The U.S. Department of Justice does not appear to be concerned with medical cannabis producers or patients, including those in New Mexico, despite a memo Thursday from U.S. Attorney General Jeff Session that signaled a federal crackdown on legal marijuana.
Sessions’ memo officially rescinded guidance from the Justice Department under former President Barack Obama regarding cannabis. Instead, Sessions wrote, each U.S. Attorney has the discretion to determine which types of cannabis-related cases should be federally prosecuted. Acting U.S. Attorney for the District of New Mexico James Tierney did not respond to a request for comment.
New Mexico law only allows for medical cannabis use, which was not specifically addressed in Session’s memo. But, a DOJ official told NM Political Report the department would not violate federal law including a current provision that prohibits federal money from being used to hinder medical cannabis use or production.
President Donald Trump has previously intimated that he is in favor of medical cannabis, but he also said he would leave legalization decisions to individual states.
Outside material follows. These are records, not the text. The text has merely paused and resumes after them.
<file path="src/rtl/match_pkg.sv">
package match_pkg;
    localparam int DIGIT_W = 4;
    localparam int RES_W   = 3;
    localparam int RES_A    = 0;
    localparam int RES_B    = 1;
    localparam int RES_DRAW = 2;
    localparam int SIDES    = 2;

    typedef logic [DIGIT_W-1:0] bcd_t;

    typedef struct packed {
        bcd_t tens;
        bcd_t units;
    } bcd2_t;

    typedef enum logic [1:0] {
        ST_IDLE = 2'd0,
        ST_PLAY = 2'd1,
        ST_OVER = 2'd2
    } match_state_t;
endpackage

</file>
<file path="src/rtl/match_fsm.sv">
module match_fsm
    import match_pkg::*;
(
    input  logic         clk,
    input  logic         rst,
    input  logic         start_key,
    input  logic         last_tick,
    output match_state_t state,
    output logic         load,
    output logic         play_en,
    output logic         judge_en
);
    match_state_t state_q, state_d;

    // next-state logic
    always_comb begin
        state_d = state_q;
        unique case (state_q)
            ST_IDLE: if (start_key) state_d = ST_PLAY;
            ST_PLAY: if (last_tick) state_d = ST_OVER;
            ST_OVER: if (start_key) state_d = ST_PLAY;
            default: state_d = ST_IDLE;
        endcase
    end

    // state register
    always_ff @(posedge clk) begin
        if (rst) state_q <= ST_IDLE;
        else     state_q <= state_d;
    end

    // outputs
    always_comb begin
        load     = 1'b0;
        play_en  = 1'b0;
        judge_en = 1'b0;
        unique case (state_q)
            ST_IDLE: load = start_key;
            ST_PLAY: play_en = 1'b1;
            ST_OVER: begin
                judge_en = 1'b1;
                load     = start_key;
            end
            default: ;
        endcase
    end

    assign state = state_q;
endmodule

</file>
<file path="src/rtl/countdown_timer.sv">
module countdown_timer
    import match_pkg::*;
#(
    parameter int MATCH_SECONDS = 90
) (
    input  logic  clk,
    input  logic  rst,
    input  logic  load,
    input  logic  run,
    input  logic  sec_tick,
    output bcd2_t remain,
    output logic  last_tick
);
    localparam bcd_t LOAD_TENS  = bcd_t'(MATCH_SECONDS / 10);
    localparam bcd_t LOAD_UNITS = bcd_t'(MATCH_SECONDS % 10);

    bcd2_t cnt_q;
    logic  at_zero;
    logic  at_one;

    assign at_zero   = (cnt_q.tens == '0) && (cnt_q.units == '0);
    assign at_one    = (cnt_q.tens == '0) && (cnt_q.units == bcd_t'(1));
    assign last_tick = run && sec_tick && at_one;

    always_ff @(posedge clk) begin
        if (rst || load) begin
            cnt_q.tens  <= LOAD_TENS;
            cnt_q.units <= LOAD_UNITS;
        end else if (run && sec_tick && !at_zero) begin
            if (cnt_q.units == '0) begin
                cnt_q.units <= bcd_t'(9);
                cnt_q.tens  <= cnt_q.tens - bcd_t'(1);
            end else begin
                cnt_q.units <= cnt_q.units - bcd_t'(1);
            end
        end
    end

    assign remain = cnt_q;
endmodule

</file>
<file path="src/rtl/score_keeper.sv">
module score_keeper
    import match_pkg::*;
(
    input  logic  clk,
    input  logic  rst,
    input  logic  clear,
    input  logic  enable,
    input  logic  goal,
    output bcd2_t score
);
    bcd2_t cnt_q;
    logic  full;

    assign full = (cnt_q.tens == bcd_t'(9)) && (cnt_q.units == bcd_t'(9));

    always_ff @(posedge clk) begin
        if (rst || clear) begin
            cnt_q <= '0;
        end else if (enable && goal && !full) begin
            if (cnt_q.units == bcd_t'(9)) begin
                cnt_q.units <= '0;
                cnt_q.tens  <= cnt_q.tens + bcd_t'(1);
            end else begin
                cnt_q.units <= cnt_q.units + bcd_t'(1);
            end
        end
    end

    assign score = cnt_q;
endmodule

</file>
<file path="src/rtl/result_judge.sv">
module result_judge
    import match_pkg::*;
(
    input  logic             valid,
    input  bcd2_t            score_a,
    input  bcd2_t            score_b,
    output logic [RES_W-1:0] result
);
    logic a_ahead;
    logic b_ahead;

    always_comb begin
        if (score_a.tens != score_b.tens) begin
            a_ahead = score_a.tens > score_b.tens;
            b_ahead = score_b.tens > score_a.tens;
        end else begin
            a_ahead = score_a.units > score_b.units;
            b_ahead = score_b.units > score_a.units;
        end
    end

    always_comb begin
        result = '0;
        if (valid) begin
            if (a_ahead)      result[RES_A]    = 1'b1;
            else if (b_ahead) result[RES_B]    = 1'b1;
            else              result[RES_DRAW] = 1'b1;
        end
    end
endmodule

</file>
<file path="src/rtl/match_ctrl.sv">
module match_ctrl
    import match_pkg::*;
#(
    parameter int MATCH_SECONDS = 90
) (
    input  logic             clk,
    input  logic             rst,
    input  logic             start_key,
    input  logic             sec_tick,
    input  logic             goal_a,
    input  logic             goal_b,
    output logic [DIGIT_W-1:0] score_a_tens,
    output logic [DIGIT_W-1:0] score_a_units,
    output logic [DIGIT_W-1:0] score_b_tens,
    output logic [DIGIT_W-1:0] score_b_units,
    output logic [DIGIT_W-1:0] time_tens,
    output logic [DIGIT_W-1:0] time_units,
    output logic             play_en,
    output logic [RES_W-1:0] result
);
    match_state_t state;
    logic         load;
    logic         judge_en;
    logic         last_tick;
    bcd2_t        remain;
    bcd2_t        scores [SIDES];
    logic [SIDES-1:0] goals;

    assign goals = {goal_b, goal_a};

    match_fsm u_fsm (
        .clk       (clk),
        .rst       (rst),
        .start_key (start_key),
        .last_tick (last_tick),
        .state     (state),
        .load      (load),
        .play_en   (play_en),
        .judge_en  (judge_en)
    );

    countdown_timer #(.MATCH_SECONDS(MATCH_SECONDS)) u_timer (
        .clk       (clk),
        .rst       (rst),
        .load      (load),
        .run       (state == ST_PLAY),
        .sec_tick  (sec_tick),
        .remain    (remain),
        .last_tick (last_tick)
    );

    for (genvar s = 0; s < SIDES; s++) begin : g_side
        score_keeper u_score (
            .clk    (clk),
            .rst    (rst),
            .clear  (load),
            .enable (play_en),
            .goal   (goals[s]),
            .score  (scores[s])
        );
    end

    result_judge u_judge (
        .valid   (judge_en),
        .score_a (scores[0]),
        .score_b (scores[1]),
        .result  (result)
    );

    assign score_a_tens  = scores[0].tens;
    assign score_a_units = scores[0].units;
    assign score_b_tens  = scores[1].tens;
    assign score_b_units = scores[1].units;
    assign time_tens     = remain.tens;
    assign time_units    = remain.units;
endmodule

</file>
### config.mk
export PLATFORM = sky130hd
export DESIGN_NAME = chain_buf_release
export DESIGN_NICKNAME = d
export VERILOG_FILES = /design/src/rtl/chain_buf_release.sv
export SDC_FILE = /design/constraint.sdc
export NUM_CORES = 1
export LEC_CHECK = 0
export BUFFER_PORTS_ARGS = -buffer_cell sky130_fd_sc_hd__buf_2
export CAP_MARGIN = 20
export CORE_MARGIN = 3
export CORE_UTILIZATION = 52
export DETAILED_ROUTE_END_ITERATION = 16
export PLACE_DENSITY = 0.7
export SLEW_MARGIN = 10
export SYNTH_ARGS = -nofsm -noshare
export SYNTH_HDL_FRONTEND = slang
export SYNTH_SLANG_ARGS = --single-unit
### constraint.sdc
create_clock -name clk -period 5.1 [get_ports clk]
set_input_delay 0.51 -clock clk [delete_from_list [all_inputs] [get_ports clk]]
set_output_delay 0.51 -clock clk [all_outputs]
set_load 0.1 [all_outputs]
`config.mk`:
```
export PLATFORM = sky130hd
export DESIGN_NAME = dbg_match_top
export DESIGN_NICKNAME = d
export VERILOG_FILES = /design/src/rtl/dbg_match_pkg.sv /design/src/rtl/dbg_scan_cfg.sv /design/src/rtl/dbg_cmp_unit.sv /design/src/rtl/dbg_halt_ctrl.sv /design/src/rtl/dbg_match_top.sv
export SDC_FILE = /design/constraint.sdc
export NUM_CORES = 1
export LEC_CHECK = 0
export BUFFER_PORTS_ARGS = -buffer_cell sky130_fd_sc_hd__clkbuf_2
export CAP_MARGIN = 0
export CORE_ASPECT_RATIO = 1.5
export CORE_MARGIN = 3
export CORE_UTILIZATION = 55
export DETAILED_ROUTE_END_ITERATION = 16
export HOLD_SLACK_MARGIN = 0.08
export PLACE_DENSITY = 0.73
export SYNTH_ARGS = -nofsm -noshare
export SYNTH_HDL_FRONTEND = slang
export SYNTH_SLANG_ARGS = --single-unit
```
`constraint.sdc`:
```
create_clock -name clk -period 1.57 [get_ports clk]
set_input_delay 0.0785 -clock clk [delete_from_list [all_inputs] [get_ports clk]]
set_output_delay 0.0785 -clock clk [all_outputs]
set_load 0.01 [all_outputs]
```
Sessions’ announcement effectively repealed guidance from former Deputy Attorney General James Cole, often referred to as the Cole Memo. Cole focused on safety and compliance by state governments and cannabis producers instead of arrests for use, production or possession. Cole’s memo, while not official law, allowed states to legalize recreational cannabis.
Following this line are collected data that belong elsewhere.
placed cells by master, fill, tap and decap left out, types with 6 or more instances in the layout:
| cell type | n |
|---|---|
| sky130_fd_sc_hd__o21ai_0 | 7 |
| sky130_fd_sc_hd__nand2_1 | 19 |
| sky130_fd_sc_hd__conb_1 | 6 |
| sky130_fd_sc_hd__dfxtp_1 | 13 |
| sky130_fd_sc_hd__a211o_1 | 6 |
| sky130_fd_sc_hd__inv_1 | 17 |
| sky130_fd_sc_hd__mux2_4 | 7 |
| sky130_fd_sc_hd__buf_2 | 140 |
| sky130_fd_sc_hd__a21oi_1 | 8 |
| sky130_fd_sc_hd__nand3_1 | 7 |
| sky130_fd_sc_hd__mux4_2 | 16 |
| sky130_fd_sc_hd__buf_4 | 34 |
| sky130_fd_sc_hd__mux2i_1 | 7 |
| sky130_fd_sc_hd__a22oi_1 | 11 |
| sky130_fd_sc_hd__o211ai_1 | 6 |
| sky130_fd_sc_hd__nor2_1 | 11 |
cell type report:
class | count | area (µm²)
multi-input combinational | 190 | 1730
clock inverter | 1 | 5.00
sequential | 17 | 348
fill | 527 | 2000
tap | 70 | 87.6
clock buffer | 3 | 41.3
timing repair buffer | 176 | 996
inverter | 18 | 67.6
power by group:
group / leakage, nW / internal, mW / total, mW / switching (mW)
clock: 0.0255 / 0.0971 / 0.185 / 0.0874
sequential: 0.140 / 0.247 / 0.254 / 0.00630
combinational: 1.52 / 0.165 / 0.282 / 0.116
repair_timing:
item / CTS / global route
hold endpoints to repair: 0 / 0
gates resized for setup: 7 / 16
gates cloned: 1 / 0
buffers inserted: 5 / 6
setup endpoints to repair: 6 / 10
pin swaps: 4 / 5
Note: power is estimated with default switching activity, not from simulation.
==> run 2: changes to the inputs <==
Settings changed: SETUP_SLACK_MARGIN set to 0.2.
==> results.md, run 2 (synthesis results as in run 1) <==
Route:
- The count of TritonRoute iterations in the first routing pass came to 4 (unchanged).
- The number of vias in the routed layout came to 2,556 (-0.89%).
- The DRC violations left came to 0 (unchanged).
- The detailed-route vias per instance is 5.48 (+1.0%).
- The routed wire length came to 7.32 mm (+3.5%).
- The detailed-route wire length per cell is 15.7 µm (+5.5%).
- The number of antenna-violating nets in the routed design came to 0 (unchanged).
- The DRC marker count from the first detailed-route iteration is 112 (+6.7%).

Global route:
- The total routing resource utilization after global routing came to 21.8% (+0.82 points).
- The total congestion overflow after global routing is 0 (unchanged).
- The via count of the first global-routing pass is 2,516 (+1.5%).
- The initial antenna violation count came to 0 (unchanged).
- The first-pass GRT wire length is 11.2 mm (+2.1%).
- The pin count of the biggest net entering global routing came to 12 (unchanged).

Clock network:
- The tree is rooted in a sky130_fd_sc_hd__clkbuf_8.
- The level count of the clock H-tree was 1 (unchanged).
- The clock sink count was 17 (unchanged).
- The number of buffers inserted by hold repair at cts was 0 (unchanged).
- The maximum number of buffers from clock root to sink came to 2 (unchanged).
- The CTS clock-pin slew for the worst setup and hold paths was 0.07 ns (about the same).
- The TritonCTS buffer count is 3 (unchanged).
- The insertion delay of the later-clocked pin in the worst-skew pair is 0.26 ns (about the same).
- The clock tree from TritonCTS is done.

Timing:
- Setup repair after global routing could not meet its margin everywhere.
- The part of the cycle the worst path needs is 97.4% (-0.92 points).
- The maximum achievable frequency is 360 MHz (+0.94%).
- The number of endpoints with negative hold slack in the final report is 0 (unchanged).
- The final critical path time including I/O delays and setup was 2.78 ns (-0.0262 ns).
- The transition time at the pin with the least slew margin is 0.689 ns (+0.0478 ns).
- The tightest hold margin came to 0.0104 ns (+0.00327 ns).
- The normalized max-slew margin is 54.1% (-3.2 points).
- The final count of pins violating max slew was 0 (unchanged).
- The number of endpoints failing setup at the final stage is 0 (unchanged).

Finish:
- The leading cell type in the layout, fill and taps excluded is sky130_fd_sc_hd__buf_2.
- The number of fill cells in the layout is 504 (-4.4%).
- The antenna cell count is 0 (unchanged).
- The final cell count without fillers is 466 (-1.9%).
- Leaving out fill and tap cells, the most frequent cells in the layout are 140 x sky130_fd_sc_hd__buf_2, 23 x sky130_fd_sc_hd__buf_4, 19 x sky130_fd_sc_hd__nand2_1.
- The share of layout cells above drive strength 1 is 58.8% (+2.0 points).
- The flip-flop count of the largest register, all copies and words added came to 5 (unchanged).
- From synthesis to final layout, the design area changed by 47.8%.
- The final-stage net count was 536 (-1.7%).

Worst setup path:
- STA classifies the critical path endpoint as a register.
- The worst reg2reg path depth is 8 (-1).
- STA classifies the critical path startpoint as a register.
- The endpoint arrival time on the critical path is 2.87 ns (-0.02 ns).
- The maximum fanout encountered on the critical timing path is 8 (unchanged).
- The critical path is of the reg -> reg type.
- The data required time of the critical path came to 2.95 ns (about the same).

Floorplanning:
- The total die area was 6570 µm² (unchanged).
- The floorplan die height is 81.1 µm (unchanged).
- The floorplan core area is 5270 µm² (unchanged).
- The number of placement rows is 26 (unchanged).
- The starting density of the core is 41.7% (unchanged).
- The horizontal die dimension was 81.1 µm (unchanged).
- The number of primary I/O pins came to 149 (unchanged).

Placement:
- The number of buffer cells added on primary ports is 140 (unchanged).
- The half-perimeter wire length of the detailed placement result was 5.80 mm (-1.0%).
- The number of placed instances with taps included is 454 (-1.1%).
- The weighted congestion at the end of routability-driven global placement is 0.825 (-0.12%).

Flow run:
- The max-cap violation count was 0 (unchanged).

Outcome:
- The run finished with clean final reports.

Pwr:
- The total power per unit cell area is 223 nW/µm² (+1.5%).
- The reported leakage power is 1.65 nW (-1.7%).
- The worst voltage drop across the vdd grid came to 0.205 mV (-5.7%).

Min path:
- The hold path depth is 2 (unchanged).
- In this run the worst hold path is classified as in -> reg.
An amendment, known as the Rohrabacher amendment, to a congressional spending bill protects states like New Mexico that allow medical cannabis sales.
The tacked-on language says federal money cannot be spent to go after states that allow medical cannabis production. The Rohrabacher amendment has been extended until January 19 as part of the current funding for the federal government.
Nearly 30 states allow medical cannabis use. Washington D.C. and 8 states allow recreational use.